■ **Required action**: Word for word, set down every line of the entries below from the line with "pready_r <= 1'b0;" to the line with "A software write", including both, and no other line.

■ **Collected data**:
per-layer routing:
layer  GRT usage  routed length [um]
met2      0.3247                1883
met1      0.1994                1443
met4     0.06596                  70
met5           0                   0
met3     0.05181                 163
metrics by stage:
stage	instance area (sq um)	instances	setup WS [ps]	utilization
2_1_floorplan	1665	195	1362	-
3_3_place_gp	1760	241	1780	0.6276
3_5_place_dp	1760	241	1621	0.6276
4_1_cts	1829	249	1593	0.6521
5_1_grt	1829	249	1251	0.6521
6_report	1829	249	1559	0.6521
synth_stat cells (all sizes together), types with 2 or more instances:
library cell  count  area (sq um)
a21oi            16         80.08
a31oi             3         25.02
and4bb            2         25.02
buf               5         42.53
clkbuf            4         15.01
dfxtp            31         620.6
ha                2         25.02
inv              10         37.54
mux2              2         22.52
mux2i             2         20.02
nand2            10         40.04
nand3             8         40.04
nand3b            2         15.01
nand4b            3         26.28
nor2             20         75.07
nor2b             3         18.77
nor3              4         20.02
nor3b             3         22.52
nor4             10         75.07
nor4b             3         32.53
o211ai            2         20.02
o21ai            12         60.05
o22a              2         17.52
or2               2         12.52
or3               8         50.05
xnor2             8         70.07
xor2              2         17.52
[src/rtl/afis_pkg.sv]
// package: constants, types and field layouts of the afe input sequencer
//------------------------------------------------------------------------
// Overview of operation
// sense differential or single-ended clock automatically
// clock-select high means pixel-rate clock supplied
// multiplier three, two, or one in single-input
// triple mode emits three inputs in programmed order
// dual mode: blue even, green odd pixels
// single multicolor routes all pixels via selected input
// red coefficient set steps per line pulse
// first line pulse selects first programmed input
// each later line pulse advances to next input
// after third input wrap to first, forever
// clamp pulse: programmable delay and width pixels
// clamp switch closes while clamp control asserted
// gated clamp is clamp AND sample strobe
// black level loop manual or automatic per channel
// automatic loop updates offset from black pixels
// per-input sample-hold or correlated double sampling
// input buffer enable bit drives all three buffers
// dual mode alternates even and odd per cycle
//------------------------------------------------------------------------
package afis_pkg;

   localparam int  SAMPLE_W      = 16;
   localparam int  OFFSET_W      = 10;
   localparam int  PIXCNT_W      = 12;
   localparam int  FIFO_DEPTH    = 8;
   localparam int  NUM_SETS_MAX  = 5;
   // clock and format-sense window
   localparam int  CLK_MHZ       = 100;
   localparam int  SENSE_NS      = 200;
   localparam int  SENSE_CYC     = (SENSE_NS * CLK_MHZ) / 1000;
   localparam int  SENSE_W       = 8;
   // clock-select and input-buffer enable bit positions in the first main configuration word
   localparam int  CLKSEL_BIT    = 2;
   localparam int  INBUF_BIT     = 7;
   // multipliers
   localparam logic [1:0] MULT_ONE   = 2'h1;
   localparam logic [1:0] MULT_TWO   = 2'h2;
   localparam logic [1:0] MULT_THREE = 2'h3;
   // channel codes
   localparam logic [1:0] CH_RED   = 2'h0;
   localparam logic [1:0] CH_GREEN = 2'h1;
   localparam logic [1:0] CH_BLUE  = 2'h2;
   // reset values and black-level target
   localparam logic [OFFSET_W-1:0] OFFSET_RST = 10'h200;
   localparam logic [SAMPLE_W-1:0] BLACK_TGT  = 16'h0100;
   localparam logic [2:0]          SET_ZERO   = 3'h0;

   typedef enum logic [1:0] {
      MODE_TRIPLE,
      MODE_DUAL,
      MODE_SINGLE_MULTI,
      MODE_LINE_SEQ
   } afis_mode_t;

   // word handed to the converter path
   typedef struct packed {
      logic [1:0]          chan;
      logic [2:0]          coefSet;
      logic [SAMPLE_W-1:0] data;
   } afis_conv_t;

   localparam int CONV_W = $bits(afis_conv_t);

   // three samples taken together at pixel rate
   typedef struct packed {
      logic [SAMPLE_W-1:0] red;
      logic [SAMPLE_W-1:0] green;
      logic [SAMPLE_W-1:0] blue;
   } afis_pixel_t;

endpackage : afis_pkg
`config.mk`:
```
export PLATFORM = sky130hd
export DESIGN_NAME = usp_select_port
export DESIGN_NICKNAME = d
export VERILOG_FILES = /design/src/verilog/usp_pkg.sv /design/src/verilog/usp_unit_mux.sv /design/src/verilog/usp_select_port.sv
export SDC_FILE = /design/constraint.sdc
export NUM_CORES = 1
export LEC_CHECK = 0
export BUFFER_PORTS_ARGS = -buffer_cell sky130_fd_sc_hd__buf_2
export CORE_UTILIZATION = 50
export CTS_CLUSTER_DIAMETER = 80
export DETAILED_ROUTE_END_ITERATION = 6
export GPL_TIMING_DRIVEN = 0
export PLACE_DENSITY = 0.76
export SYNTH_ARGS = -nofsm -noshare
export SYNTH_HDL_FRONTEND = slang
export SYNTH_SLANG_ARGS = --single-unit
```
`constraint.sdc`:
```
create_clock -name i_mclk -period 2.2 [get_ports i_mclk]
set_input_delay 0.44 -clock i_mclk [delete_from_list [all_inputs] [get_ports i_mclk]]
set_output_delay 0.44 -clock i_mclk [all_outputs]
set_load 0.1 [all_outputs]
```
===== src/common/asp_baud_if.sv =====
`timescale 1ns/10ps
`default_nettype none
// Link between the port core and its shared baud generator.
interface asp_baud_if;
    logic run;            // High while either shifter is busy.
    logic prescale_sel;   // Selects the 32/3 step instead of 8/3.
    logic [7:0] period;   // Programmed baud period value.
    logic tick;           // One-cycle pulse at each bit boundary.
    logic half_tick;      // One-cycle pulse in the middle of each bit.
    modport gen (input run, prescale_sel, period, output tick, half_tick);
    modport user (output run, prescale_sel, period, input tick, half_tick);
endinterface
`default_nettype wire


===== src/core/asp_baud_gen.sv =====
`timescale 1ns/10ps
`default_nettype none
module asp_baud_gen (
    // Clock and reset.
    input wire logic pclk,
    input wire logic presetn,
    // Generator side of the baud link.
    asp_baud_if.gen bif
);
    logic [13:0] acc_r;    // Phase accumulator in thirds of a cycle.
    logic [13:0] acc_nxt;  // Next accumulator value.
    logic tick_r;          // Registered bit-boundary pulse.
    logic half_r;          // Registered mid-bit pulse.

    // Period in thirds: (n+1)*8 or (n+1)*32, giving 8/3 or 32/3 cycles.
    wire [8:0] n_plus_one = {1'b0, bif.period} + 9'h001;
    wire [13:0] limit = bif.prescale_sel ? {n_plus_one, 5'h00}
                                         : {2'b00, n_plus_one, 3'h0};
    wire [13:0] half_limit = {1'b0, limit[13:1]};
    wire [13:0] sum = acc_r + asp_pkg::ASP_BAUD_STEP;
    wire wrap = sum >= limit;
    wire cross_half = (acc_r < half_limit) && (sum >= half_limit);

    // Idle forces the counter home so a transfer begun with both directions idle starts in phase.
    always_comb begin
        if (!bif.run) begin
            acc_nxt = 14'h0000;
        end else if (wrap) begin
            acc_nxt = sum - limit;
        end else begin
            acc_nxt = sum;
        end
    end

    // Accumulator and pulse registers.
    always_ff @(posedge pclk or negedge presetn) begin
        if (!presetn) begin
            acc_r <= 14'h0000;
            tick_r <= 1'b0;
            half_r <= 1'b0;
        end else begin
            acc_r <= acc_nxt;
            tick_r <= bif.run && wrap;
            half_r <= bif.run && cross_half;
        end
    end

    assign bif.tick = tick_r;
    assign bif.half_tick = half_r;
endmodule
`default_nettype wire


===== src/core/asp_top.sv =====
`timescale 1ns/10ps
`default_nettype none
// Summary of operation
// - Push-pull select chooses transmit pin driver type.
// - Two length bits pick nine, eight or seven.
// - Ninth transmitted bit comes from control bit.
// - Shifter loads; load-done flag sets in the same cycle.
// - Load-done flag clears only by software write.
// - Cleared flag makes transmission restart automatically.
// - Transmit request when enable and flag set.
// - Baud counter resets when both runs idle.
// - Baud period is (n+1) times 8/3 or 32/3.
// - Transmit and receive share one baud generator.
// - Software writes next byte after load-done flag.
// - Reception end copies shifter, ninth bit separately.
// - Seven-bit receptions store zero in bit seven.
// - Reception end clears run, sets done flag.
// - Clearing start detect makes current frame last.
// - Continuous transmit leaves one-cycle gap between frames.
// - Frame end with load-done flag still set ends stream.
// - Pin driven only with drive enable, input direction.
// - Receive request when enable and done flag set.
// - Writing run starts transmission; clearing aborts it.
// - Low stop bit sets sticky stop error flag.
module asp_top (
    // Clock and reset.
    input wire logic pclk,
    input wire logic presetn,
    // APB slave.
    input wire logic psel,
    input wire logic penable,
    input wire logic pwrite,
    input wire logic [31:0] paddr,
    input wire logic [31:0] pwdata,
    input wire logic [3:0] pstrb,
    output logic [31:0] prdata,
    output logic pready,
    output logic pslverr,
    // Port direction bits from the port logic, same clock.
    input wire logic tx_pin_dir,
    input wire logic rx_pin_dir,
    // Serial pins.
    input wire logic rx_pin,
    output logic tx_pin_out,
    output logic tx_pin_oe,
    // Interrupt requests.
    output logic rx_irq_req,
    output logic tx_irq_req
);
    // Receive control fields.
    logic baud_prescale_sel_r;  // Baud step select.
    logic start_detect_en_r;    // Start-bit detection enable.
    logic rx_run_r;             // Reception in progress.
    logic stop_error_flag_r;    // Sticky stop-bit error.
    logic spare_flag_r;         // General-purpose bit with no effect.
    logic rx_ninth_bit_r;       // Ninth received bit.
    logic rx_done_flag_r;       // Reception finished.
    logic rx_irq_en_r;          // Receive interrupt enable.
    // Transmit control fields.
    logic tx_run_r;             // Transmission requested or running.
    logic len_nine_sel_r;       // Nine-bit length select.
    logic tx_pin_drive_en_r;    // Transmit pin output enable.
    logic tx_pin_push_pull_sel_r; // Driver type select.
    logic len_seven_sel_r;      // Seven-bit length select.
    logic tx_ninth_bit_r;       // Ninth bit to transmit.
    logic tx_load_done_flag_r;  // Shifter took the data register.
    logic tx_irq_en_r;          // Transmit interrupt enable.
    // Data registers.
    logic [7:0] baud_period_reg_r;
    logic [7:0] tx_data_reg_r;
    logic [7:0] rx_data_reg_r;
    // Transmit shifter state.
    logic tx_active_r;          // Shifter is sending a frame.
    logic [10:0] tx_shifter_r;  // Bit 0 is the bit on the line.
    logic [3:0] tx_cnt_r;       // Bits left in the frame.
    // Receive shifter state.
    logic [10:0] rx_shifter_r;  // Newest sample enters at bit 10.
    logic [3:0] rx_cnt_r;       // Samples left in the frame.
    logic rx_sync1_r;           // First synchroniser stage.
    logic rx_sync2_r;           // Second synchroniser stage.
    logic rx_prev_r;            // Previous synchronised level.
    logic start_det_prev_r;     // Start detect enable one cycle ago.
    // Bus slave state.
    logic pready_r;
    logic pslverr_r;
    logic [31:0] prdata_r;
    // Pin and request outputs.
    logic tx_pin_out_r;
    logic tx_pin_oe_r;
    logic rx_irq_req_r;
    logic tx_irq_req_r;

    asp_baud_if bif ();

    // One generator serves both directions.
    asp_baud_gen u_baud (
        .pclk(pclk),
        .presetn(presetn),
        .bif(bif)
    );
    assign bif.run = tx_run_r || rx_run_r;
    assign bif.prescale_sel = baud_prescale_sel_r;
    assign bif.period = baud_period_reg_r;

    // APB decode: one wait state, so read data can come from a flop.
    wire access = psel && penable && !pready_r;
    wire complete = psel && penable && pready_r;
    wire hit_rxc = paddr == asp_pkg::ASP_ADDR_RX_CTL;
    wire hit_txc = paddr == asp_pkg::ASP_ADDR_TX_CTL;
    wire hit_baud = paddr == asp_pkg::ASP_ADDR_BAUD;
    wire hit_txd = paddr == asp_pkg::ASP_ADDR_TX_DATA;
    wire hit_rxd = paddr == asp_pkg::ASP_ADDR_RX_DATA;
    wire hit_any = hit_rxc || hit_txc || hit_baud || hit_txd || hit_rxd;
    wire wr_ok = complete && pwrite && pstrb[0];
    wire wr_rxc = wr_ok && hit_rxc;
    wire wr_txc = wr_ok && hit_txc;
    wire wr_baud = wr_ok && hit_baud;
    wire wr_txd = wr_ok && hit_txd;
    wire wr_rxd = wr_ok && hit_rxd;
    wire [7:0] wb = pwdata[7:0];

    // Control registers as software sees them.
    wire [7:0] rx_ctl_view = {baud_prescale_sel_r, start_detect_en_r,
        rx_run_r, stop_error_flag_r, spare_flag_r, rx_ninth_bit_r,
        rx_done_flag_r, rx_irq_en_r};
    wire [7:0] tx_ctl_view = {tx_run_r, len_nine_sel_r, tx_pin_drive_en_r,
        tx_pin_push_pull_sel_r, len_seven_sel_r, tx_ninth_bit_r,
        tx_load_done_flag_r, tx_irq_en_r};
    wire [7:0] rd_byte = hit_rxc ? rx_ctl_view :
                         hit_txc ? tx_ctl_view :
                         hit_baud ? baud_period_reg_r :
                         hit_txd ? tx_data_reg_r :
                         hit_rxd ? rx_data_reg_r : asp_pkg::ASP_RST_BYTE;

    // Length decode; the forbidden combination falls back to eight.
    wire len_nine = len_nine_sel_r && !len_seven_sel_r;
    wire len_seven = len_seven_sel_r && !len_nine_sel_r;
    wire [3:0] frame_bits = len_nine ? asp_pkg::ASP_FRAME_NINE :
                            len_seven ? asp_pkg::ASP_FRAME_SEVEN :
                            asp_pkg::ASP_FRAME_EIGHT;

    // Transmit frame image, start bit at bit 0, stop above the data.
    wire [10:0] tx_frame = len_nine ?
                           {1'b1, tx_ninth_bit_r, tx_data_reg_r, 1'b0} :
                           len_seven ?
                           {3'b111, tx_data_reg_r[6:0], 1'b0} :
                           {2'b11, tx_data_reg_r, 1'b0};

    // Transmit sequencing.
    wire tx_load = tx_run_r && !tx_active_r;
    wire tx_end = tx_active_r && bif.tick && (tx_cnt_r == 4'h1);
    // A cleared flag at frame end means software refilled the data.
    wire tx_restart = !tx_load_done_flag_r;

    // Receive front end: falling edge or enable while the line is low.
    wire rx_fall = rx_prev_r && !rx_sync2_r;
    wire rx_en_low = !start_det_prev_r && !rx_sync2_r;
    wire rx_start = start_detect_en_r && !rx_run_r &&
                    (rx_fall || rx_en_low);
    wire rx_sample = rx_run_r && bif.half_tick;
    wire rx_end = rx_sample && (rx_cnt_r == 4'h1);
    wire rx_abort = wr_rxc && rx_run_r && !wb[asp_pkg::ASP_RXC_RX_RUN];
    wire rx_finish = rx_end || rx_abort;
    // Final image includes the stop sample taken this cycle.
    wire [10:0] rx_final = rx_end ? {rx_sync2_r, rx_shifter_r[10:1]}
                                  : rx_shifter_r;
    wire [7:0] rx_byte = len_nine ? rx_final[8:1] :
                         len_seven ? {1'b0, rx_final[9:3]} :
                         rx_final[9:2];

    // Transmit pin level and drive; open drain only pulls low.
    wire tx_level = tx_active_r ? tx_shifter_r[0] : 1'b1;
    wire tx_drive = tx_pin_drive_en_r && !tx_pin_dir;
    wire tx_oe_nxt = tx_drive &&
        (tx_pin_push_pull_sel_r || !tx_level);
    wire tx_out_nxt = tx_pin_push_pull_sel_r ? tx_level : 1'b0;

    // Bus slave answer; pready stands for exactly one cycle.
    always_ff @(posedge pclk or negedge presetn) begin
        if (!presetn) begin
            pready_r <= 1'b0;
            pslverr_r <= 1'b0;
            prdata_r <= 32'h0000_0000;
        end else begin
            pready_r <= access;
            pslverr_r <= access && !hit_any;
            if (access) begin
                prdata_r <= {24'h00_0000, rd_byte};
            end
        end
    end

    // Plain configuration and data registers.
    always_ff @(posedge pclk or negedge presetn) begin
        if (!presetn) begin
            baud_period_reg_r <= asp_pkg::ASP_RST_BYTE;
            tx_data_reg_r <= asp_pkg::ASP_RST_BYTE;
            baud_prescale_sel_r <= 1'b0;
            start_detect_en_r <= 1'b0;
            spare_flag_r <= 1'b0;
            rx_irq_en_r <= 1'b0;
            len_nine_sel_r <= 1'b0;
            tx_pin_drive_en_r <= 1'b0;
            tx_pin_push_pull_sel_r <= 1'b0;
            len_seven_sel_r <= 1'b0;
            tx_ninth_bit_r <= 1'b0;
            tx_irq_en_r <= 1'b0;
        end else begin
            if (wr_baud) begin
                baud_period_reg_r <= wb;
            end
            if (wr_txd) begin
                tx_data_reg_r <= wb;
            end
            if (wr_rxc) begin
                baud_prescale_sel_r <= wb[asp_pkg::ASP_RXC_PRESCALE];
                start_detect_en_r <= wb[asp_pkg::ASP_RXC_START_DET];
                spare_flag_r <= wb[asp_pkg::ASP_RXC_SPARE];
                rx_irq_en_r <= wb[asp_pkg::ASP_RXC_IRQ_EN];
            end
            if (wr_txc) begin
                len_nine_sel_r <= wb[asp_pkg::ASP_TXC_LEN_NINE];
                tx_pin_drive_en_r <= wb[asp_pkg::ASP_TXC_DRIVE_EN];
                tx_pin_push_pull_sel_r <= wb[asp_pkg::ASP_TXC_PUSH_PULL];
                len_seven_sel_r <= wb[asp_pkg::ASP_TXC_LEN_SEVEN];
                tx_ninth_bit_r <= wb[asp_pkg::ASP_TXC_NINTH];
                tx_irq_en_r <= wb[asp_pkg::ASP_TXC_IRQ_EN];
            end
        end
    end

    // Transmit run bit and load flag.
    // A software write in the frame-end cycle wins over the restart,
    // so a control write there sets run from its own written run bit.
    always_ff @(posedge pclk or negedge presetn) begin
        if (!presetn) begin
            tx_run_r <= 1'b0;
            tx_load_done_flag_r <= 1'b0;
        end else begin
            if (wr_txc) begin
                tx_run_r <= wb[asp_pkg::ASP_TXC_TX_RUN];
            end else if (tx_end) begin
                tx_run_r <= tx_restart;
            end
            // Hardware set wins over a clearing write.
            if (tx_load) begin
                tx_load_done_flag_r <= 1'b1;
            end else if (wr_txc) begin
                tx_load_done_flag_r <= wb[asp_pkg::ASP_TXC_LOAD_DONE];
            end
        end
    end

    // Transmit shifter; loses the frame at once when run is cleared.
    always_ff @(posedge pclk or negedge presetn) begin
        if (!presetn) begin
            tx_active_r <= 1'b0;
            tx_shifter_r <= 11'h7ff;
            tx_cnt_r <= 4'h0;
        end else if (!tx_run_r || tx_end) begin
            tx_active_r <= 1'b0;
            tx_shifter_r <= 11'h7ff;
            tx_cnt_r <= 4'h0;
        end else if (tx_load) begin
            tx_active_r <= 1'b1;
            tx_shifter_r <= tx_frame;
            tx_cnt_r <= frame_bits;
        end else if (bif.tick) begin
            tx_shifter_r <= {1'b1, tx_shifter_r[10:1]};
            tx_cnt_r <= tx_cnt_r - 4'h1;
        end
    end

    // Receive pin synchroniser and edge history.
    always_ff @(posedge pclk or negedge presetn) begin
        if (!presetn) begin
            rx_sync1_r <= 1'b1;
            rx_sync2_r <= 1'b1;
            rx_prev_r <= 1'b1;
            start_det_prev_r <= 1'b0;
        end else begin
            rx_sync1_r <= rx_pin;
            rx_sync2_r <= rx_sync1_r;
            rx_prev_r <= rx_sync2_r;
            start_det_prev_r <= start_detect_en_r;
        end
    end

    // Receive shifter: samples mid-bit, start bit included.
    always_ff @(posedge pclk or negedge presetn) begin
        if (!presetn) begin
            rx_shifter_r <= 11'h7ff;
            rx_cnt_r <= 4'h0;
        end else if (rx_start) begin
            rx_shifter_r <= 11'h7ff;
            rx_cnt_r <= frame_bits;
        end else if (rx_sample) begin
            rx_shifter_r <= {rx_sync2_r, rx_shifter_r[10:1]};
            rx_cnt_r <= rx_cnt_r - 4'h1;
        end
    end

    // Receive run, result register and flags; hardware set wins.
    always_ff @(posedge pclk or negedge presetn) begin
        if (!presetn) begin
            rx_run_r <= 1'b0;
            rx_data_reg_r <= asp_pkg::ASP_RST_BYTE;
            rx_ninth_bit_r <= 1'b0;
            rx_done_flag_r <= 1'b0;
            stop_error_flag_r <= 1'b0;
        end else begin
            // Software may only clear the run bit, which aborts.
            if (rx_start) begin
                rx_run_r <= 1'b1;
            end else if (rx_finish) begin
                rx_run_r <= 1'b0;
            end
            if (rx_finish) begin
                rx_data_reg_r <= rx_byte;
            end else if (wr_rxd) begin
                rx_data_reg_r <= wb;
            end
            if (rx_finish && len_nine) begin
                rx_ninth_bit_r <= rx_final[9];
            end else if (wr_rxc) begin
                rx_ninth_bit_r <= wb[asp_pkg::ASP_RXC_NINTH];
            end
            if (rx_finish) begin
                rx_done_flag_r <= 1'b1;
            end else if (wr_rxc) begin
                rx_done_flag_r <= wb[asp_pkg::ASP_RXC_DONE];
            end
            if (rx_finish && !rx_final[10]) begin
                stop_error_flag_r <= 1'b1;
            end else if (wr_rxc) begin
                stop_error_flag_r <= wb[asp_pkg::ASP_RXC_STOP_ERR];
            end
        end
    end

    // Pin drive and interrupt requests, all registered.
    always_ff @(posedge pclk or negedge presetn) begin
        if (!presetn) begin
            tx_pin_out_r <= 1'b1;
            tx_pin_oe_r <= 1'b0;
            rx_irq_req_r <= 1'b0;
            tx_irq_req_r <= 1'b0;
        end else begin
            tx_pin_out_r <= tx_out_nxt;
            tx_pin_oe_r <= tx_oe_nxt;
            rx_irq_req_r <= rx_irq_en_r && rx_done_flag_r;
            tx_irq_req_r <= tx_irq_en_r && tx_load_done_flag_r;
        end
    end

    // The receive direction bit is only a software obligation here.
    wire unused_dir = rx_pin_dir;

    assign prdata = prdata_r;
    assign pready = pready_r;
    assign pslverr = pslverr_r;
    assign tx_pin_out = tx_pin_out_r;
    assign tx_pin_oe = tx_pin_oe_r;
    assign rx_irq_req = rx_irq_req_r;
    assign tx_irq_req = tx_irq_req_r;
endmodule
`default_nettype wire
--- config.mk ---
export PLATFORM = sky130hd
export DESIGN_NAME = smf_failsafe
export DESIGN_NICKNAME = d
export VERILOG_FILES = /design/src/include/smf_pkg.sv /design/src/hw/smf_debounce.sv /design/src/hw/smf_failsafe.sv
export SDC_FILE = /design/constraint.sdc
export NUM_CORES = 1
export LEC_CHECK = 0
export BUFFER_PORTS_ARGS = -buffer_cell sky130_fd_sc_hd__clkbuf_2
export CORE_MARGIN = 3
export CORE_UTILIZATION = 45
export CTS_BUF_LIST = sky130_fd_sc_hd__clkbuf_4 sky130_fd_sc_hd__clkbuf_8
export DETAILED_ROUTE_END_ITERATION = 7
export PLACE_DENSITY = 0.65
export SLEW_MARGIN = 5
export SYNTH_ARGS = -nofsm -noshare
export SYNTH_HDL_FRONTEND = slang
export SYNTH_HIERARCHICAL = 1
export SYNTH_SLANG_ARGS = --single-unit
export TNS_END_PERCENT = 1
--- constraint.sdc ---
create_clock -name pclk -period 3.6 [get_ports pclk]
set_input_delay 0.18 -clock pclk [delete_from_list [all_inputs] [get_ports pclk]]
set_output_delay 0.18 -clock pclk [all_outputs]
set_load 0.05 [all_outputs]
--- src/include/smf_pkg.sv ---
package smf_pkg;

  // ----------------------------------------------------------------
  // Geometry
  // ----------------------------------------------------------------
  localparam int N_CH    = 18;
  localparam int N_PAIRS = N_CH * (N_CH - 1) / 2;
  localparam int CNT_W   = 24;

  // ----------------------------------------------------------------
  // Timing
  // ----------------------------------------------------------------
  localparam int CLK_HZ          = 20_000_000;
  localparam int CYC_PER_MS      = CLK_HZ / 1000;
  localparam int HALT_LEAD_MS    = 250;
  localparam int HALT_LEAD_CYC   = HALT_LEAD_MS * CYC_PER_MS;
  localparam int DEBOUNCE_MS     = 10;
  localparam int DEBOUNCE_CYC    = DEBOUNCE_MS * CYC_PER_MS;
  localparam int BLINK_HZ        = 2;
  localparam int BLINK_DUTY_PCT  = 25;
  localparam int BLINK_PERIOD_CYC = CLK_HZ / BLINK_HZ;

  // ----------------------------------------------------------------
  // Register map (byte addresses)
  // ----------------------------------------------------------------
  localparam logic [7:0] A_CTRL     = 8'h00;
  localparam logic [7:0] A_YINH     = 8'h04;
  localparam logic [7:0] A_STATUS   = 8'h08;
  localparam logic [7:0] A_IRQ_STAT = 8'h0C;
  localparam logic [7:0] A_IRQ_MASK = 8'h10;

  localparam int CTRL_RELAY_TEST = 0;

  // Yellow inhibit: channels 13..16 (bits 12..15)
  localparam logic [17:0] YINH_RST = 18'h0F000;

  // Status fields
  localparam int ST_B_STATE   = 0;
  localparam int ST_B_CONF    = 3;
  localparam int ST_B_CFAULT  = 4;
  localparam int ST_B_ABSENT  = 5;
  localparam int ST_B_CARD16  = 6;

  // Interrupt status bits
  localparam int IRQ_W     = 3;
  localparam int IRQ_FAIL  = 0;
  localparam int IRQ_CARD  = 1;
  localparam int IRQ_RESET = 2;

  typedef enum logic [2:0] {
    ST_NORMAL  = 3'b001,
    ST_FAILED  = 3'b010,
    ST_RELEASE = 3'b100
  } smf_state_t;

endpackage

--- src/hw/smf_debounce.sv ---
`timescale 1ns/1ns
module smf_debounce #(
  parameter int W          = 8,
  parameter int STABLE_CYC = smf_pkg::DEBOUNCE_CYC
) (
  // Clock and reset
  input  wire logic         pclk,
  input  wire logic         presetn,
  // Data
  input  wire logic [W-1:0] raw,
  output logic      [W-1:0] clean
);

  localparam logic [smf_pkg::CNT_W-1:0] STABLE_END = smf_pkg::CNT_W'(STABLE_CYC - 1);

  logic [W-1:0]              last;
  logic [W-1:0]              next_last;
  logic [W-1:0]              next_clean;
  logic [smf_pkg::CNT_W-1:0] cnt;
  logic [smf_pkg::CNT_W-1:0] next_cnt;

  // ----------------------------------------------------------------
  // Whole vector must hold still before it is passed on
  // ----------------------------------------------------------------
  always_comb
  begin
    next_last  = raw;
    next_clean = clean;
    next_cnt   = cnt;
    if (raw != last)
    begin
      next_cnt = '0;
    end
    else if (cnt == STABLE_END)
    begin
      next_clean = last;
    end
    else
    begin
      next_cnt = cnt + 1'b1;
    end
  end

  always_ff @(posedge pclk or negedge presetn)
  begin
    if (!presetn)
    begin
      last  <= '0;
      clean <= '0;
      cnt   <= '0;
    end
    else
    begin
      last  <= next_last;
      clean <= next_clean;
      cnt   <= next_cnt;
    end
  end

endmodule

■ **Answer below**:
            pready_r <= 1'b0;
            pslverr_r <= 1'b0;
            prdata_r <= 32'h0000_0000;
        end else begin
            pready_r <= access;
            pslverr_r <= access && !hit_any;
            if (access) begin
                prdata_r <= {24'h00_0000, rd_byte};
            end
        end
    end

    // Plain configuration and data registers.
    always_ff @(posedge pclk or negedge presetn) begin
        if (!presetn) begin
            baud_period_reg_r <= asp_pkg::ASP_RST_BYTE;
            tx_data_reg_r <= asp_pkg::ASP_RST_BYTE;
            baud_prescale_sel_r <= 1'b0;
            start_detect_en_r <= 1'b0;
            spare_flag_r <= 1'b0;
            rx_irq_en_r <= 1'b0;
            len_nine_sel_r <= 1'b0;
            tx_pin_drive_en_r <= 1'b0;
            tx_pin_push_pull_sel_r <= 1'b0;
            len_seven_sel_r <= 1'b0;
            tx_ninth_bit_r <= 1'b0;
            tx_irq_en_r <= 1'b0;
        end else begin
            if (wr_baud) begin
                baud_period_reg_r <= wb;
            end
            if (wr_txd) begin
                tx_data_reg_r <= wb;
            end
            if (wr_rxc) begin
                baud_prescale_sel_r <= wb[asp_pkg::ASP_RXC_PRESCALE];
                start_detect_en_r <= wb[asp_pkg::ASP_RXC_START_DET];
                spare_flag_r <= wb[asp_pkg::ASP_RXC_SPARE];
                rx_irq_en_r <= wb[asp_pkg::ASP_RXC_IRQ_EN];
            end
            if (wr_txc) begin
                len_nine_sel_r <= wb[asp_pkg::ASP_TXC_LEN_NINE];
                tx_pin_drive_en_r <= wb[asp_pkg::ASP_TXC_DRIVE_EN];
                tx_pin_push_pull_sel_r <= wb[asp_pkg::ASP_TXC_PUSH_PULL];
                len_seven_sel_r <= wb[asp_pkg::ASP_TXC_LEN_SEVEN];
                tx_ninth_bit_r <= wb[asp_pkg::ASP_TXC_NINTH];
                tx_irq_en_r <= wb[asp_pkg::ASP_TXC_IRQ_EN];
            end
        end
    end

    // Transmit run bit and load flag.
    // A software write in the frame-end cycle wins over the restart,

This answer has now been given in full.